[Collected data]
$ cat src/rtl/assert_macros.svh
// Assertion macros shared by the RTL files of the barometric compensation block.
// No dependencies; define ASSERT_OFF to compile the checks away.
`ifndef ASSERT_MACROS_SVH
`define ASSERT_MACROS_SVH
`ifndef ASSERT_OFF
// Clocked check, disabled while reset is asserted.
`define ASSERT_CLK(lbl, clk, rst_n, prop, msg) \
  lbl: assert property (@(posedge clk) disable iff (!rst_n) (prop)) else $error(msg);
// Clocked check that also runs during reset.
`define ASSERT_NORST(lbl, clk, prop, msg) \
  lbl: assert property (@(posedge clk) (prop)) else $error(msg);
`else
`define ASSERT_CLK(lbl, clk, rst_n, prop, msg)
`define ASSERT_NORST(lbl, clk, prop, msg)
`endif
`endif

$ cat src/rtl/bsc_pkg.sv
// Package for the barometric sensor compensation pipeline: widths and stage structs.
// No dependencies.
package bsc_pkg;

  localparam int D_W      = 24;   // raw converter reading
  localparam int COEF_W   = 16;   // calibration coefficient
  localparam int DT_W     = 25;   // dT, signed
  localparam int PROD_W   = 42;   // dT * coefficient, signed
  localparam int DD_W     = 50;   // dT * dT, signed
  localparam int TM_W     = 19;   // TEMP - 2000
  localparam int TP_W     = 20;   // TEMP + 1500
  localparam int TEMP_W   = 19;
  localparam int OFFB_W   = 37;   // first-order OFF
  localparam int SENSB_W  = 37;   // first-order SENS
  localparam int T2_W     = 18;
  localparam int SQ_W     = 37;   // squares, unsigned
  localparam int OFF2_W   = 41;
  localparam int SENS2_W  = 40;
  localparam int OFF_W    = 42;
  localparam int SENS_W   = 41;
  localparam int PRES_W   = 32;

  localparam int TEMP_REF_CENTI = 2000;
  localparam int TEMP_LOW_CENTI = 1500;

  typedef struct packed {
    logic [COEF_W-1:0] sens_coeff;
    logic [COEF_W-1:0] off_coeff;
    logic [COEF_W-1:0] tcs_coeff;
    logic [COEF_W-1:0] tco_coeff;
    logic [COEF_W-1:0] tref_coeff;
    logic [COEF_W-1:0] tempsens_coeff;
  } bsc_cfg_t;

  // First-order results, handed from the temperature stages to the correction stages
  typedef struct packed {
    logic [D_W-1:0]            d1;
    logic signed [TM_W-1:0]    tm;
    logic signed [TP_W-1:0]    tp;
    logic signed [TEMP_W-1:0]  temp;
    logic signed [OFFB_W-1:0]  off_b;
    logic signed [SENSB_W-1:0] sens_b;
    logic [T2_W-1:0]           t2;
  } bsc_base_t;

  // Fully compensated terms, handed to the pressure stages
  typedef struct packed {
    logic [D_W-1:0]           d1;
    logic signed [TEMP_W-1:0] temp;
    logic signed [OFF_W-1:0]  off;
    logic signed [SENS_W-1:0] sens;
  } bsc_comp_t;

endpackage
---
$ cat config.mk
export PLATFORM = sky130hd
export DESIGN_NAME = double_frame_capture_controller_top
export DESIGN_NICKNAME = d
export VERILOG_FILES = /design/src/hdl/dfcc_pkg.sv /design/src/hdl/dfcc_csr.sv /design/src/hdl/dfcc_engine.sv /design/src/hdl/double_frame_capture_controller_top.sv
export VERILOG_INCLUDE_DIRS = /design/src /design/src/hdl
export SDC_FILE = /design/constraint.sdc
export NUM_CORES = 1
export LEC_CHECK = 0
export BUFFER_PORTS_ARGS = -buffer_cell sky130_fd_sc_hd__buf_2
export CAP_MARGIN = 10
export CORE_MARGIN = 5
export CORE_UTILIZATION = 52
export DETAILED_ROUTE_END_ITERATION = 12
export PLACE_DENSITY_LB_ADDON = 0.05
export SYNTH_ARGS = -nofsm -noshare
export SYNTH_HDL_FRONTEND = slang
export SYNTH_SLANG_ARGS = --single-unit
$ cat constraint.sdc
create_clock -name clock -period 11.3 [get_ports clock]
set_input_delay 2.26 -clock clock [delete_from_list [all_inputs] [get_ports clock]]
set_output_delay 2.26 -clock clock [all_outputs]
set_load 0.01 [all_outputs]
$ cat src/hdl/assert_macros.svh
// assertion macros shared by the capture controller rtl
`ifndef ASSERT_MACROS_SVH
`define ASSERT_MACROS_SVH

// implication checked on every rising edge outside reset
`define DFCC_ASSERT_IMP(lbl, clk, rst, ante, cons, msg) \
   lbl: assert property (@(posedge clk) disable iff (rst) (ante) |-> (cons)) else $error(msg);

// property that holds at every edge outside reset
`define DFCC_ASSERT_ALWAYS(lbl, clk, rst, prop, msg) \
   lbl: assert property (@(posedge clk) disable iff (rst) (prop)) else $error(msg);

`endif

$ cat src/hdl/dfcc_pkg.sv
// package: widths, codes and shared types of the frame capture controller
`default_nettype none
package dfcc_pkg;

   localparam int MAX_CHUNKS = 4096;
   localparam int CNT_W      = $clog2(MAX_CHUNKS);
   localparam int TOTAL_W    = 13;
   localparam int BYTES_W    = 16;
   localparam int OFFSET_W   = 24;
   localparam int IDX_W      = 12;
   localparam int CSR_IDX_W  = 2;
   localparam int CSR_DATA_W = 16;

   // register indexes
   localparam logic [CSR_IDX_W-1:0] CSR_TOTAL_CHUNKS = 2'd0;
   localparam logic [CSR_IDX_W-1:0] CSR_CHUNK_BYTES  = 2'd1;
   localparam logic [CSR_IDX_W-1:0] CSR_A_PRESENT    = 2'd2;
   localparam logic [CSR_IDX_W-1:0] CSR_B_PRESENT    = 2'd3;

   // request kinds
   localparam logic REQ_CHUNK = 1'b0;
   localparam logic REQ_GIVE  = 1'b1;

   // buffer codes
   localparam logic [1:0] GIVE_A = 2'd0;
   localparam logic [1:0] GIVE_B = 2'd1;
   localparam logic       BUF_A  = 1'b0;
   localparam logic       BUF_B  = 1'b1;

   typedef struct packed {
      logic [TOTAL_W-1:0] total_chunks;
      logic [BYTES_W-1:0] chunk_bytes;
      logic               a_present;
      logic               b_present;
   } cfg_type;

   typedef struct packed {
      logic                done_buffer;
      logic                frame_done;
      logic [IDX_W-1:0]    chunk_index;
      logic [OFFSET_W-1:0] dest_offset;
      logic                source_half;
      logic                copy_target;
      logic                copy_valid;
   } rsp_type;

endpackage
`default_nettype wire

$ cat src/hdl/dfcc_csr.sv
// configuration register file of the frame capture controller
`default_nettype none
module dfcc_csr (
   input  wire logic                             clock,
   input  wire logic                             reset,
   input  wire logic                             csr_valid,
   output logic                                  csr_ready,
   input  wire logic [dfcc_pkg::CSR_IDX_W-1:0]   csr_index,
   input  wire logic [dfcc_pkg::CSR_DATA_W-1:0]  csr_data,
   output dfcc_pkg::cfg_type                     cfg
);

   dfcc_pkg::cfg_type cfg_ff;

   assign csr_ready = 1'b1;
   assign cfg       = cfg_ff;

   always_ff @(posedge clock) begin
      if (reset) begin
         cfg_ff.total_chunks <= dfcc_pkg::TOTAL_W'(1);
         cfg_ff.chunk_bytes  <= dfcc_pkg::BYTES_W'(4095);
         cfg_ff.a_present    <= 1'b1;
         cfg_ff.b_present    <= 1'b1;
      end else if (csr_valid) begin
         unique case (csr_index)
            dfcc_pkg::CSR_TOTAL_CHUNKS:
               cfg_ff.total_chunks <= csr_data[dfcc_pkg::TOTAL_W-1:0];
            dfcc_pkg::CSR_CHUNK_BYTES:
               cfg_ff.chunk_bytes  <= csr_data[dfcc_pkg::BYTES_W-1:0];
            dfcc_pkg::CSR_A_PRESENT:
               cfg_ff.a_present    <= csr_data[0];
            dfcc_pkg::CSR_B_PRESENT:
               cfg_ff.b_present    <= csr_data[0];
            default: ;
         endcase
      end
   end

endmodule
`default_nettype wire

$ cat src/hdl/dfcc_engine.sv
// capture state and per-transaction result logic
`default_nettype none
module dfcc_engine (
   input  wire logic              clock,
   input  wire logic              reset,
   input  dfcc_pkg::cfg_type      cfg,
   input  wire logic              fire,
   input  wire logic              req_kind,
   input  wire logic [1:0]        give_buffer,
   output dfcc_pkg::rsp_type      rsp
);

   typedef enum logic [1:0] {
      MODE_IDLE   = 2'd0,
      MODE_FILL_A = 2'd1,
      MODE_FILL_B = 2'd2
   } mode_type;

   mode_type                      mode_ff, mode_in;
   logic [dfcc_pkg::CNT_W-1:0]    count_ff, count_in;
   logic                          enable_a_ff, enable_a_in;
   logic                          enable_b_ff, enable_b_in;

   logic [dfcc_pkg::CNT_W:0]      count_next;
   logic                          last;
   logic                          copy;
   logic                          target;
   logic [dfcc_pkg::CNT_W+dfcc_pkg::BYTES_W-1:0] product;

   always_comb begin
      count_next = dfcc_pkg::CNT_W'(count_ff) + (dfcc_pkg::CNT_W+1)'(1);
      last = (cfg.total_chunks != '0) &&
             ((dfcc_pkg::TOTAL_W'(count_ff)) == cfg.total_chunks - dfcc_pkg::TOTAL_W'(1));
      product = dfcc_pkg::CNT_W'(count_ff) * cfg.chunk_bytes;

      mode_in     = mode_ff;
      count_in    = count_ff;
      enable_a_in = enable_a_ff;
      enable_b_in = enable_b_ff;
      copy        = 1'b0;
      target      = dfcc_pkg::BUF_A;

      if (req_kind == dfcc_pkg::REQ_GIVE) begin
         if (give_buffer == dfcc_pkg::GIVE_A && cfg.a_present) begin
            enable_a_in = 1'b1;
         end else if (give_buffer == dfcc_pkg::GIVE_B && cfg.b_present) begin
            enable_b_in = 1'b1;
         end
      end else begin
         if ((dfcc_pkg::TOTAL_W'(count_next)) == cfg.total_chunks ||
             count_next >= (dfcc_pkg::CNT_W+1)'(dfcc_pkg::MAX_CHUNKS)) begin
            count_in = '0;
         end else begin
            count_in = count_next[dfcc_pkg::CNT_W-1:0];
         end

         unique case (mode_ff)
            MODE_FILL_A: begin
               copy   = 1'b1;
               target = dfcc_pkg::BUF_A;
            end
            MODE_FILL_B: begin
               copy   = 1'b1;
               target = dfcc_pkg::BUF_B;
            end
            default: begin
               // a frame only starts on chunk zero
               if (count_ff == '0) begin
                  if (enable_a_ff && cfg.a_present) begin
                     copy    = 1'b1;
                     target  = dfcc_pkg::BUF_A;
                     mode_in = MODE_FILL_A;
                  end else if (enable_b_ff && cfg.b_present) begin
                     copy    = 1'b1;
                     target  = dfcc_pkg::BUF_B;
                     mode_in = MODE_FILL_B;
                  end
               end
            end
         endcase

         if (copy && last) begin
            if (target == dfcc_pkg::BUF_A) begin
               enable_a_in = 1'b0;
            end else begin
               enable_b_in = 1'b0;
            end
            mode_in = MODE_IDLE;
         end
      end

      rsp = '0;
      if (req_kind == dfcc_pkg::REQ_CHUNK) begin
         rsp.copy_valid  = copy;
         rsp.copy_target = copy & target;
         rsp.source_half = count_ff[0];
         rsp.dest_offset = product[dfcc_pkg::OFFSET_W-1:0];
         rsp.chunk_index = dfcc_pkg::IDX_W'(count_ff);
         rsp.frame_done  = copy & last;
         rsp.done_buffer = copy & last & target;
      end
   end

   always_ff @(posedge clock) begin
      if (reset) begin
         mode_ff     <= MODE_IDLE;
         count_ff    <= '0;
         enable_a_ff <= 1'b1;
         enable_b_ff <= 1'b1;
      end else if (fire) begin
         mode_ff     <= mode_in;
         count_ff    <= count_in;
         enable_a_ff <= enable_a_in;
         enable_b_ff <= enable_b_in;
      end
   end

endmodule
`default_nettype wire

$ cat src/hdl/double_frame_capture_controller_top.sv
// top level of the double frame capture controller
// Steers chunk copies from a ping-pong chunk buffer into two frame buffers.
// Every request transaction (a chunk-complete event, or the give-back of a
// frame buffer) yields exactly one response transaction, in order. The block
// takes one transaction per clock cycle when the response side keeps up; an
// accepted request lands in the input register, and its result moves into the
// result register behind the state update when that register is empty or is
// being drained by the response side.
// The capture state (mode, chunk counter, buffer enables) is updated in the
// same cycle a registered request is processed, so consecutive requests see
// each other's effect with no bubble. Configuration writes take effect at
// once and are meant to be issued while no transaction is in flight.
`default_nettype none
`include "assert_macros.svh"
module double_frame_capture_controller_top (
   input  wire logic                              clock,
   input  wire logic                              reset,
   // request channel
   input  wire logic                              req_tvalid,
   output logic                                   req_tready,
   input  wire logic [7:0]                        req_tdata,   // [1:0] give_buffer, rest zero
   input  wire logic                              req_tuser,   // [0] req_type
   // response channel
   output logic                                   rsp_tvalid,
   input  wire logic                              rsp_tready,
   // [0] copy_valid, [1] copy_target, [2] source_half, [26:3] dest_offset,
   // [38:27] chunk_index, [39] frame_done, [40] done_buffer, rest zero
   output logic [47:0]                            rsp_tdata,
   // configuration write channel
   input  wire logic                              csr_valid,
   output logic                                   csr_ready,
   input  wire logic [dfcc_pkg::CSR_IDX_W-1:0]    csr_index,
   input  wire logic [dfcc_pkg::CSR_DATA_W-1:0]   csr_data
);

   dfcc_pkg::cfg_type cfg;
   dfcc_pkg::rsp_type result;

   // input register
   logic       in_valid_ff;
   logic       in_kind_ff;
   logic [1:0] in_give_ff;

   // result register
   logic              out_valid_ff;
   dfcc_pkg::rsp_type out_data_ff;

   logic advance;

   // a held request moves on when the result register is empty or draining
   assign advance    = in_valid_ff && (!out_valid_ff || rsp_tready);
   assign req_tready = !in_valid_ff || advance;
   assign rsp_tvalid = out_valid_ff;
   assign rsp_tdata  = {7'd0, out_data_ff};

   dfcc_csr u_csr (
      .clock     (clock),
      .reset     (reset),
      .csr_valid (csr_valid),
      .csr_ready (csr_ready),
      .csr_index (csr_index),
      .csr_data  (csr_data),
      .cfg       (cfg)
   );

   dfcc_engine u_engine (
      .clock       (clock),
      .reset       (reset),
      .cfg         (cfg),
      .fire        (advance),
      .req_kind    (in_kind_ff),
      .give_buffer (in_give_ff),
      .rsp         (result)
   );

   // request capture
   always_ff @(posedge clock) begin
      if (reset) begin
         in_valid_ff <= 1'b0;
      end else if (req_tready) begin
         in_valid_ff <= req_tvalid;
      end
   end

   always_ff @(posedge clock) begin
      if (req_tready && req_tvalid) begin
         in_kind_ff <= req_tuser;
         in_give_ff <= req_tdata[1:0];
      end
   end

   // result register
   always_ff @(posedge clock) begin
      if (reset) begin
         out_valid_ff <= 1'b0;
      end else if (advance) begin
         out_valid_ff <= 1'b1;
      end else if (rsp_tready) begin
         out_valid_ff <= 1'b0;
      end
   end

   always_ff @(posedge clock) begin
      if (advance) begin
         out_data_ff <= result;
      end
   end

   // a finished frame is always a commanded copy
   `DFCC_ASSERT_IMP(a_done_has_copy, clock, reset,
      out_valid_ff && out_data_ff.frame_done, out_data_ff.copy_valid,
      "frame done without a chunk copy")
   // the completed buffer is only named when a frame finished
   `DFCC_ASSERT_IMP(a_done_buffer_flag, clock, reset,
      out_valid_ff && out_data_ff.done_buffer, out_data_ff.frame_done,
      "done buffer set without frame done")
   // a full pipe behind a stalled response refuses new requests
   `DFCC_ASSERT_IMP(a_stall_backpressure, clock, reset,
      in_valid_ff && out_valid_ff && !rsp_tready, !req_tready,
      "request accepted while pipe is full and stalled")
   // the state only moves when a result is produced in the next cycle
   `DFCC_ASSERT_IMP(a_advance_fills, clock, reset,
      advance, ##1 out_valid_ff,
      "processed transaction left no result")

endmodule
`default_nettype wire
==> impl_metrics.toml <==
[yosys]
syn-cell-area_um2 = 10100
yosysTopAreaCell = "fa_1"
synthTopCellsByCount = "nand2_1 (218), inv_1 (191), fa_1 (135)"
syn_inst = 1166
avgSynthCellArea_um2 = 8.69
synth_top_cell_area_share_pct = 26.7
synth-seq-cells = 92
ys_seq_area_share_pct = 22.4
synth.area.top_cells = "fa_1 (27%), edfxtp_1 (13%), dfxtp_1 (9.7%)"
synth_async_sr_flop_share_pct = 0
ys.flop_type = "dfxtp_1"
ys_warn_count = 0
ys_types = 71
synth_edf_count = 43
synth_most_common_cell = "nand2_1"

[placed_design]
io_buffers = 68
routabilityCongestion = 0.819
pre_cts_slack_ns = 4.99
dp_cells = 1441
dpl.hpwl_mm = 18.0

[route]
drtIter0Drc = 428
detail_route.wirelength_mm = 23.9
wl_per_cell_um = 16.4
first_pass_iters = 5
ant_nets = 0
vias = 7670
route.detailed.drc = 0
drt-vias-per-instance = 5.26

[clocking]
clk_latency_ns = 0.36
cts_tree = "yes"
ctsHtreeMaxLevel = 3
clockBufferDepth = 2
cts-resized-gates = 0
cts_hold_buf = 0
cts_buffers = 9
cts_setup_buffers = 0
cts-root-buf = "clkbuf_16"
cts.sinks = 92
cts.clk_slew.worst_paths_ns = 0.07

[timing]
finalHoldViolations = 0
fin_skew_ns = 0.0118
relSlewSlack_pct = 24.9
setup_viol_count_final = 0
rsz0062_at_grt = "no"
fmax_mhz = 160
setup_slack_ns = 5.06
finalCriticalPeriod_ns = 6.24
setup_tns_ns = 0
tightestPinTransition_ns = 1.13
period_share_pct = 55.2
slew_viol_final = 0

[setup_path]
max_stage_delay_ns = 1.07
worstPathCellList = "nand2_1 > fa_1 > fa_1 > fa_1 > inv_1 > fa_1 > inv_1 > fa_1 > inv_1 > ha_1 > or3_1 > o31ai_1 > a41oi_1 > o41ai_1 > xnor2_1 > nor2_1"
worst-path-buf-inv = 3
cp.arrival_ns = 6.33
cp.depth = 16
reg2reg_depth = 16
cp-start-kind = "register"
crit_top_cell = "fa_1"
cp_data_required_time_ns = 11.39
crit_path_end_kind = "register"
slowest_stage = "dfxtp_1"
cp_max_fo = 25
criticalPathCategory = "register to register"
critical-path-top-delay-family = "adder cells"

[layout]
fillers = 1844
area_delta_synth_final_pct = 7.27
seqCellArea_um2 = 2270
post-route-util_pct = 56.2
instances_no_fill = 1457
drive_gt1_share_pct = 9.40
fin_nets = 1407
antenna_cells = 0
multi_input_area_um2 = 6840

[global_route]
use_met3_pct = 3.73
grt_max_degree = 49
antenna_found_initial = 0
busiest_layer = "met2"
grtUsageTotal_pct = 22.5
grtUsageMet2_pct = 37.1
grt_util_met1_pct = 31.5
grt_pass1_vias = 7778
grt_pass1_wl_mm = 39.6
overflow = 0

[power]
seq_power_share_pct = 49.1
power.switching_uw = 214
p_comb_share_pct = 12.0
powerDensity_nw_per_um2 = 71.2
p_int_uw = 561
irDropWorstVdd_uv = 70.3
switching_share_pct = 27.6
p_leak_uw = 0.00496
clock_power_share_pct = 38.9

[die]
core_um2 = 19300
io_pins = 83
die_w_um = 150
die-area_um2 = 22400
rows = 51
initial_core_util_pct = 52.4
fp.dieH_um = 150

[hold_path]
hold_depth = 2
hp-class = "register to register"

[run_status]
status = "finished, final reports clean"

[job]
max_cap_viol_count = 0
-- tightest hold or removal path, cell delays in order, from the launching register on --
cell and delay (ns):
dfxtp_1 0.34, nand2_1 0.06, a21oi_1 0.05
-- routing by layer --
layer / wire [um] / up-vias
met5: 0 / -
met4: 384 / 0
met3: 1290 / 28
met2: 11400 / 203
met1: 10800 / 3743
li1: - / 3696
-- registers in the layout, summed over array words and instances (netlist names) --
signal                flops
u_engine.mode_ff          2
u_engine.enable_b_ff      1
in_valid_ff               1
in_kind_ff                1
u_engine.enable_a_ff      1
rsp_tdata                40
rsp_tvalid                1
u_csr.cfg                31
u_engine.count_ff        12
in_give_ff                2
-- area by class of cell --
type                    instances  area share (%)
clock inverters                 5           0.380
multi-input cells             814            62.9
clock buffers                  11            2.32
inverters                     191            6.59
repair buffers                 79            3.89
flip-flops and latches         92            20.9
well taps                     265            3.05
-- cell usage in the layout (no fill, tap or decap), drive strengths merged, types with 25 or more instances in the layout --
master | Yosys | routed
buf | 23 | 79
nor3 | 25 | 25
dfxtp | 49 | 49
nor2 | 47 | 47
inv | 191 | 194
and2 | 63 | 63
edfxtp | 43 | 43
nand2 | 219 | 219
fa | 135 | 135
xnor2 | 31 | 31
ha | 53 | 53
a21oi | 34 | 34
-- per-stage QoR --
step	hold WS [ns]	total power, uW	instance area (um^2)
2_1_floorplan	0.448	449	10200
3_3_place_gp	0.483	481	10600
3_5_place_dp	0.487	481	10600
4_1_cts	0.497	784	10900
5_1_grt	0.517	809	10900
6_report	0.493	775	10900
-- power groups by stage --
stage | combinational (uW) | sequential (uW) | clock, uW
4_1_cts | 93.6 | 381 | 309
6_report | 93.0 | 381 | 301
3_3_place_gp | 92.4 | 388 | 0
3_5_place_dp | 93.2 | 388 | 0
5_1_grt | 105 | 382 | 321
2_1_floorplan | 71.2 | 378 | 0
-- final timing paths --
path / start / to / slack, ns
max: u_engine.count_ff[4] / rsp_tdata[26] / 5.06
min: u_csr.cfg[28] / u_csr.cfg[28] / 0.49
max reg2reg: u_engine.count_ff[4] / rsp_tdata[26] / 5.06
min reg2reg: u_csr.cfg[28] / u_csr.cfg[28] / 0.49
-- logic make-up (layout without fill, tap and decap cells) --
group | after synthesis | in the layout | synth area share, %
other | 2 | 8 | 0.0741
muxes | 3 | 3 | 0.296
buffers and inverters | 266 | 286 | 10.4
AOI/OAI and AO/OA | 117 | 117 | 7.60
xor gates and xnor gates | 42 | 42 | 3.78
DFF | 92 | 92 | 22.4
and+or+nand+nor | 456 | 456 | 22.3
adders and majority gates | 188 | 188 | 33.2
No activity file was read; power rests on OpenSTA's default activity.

- [EXERCISE INSTRUCTIONS] There is a line with "lbl: assert property (@(posedge clk) (prop))" and a line with "the correction stages" above. Copy exactly those two lines and all lines between them, with nothing else.

- [ANSWER TO THIS TASK]
  lbl: assert property (@(posedge clk) (prop)) else $error(msg);
`else
`define ASSERT_CLK(lbl, clk, rst_n, prop, msg)
`define ASSERT_NORST(lbl, clk, prop, msg)
`endif
`endif

$ cat src/rtl/bsc_pkg.sv
// Package for the barometric sensor compensation pipeline: widths and stage structs.
// No dependencies.
package bsc_pkg;

  localparam int D_W      = 24;   // raw converter reading
  localparam int COEF_W   = 16;   // calibration coefficient
  localparam int DT_W     = 25;   // dT, signed
  localparam int PROD_W   = 42;   // dT * coefficient, signed
  localparam int DD_W     = 50;   // dT * dT, signed
  localparam int TM_W     = 19;   // TEMP - 2000
  localparam int TP_W     = 20;   // TEMP + 1500
  localparam int TEMP_W   = 19;
  localparam int OFFB_W   = 37;   // first-order OFF
  localparam int SENSB_W  = 37;   // first-order SENS
  localparam int T2_W     = 18;
  localparam int SQ_W     = 37;   // squares, unsigned
  localparam int OFF2_W   = 41;
  localparam int SENS2_W  = 40;
  localparam int OFF_W    = 42;
  localparam int SENS_W   = 41;
  localparam int PRES_W   = 32;

  localparam int TEMP_REF_CENTI = 2000;
  localparam int TEMP_LOW_CENTI = 1500;

  typedef struct packed {
    logic [COEF_W-1:0] sens_coeff;
    logic [COEF_W-1:0] off_coeff;
    logic [COEF_W-1:0] tcs_coeff;
    logic [COEF_W-1:0] tco_coeff;
    logic [COEF_W-1:0] tref_coeff;
    logic [COEF_W-1:0] tempsens_coeff;
  } bsc_cfg_t;

  // First-order results, handed from the temperature stages to the correction stages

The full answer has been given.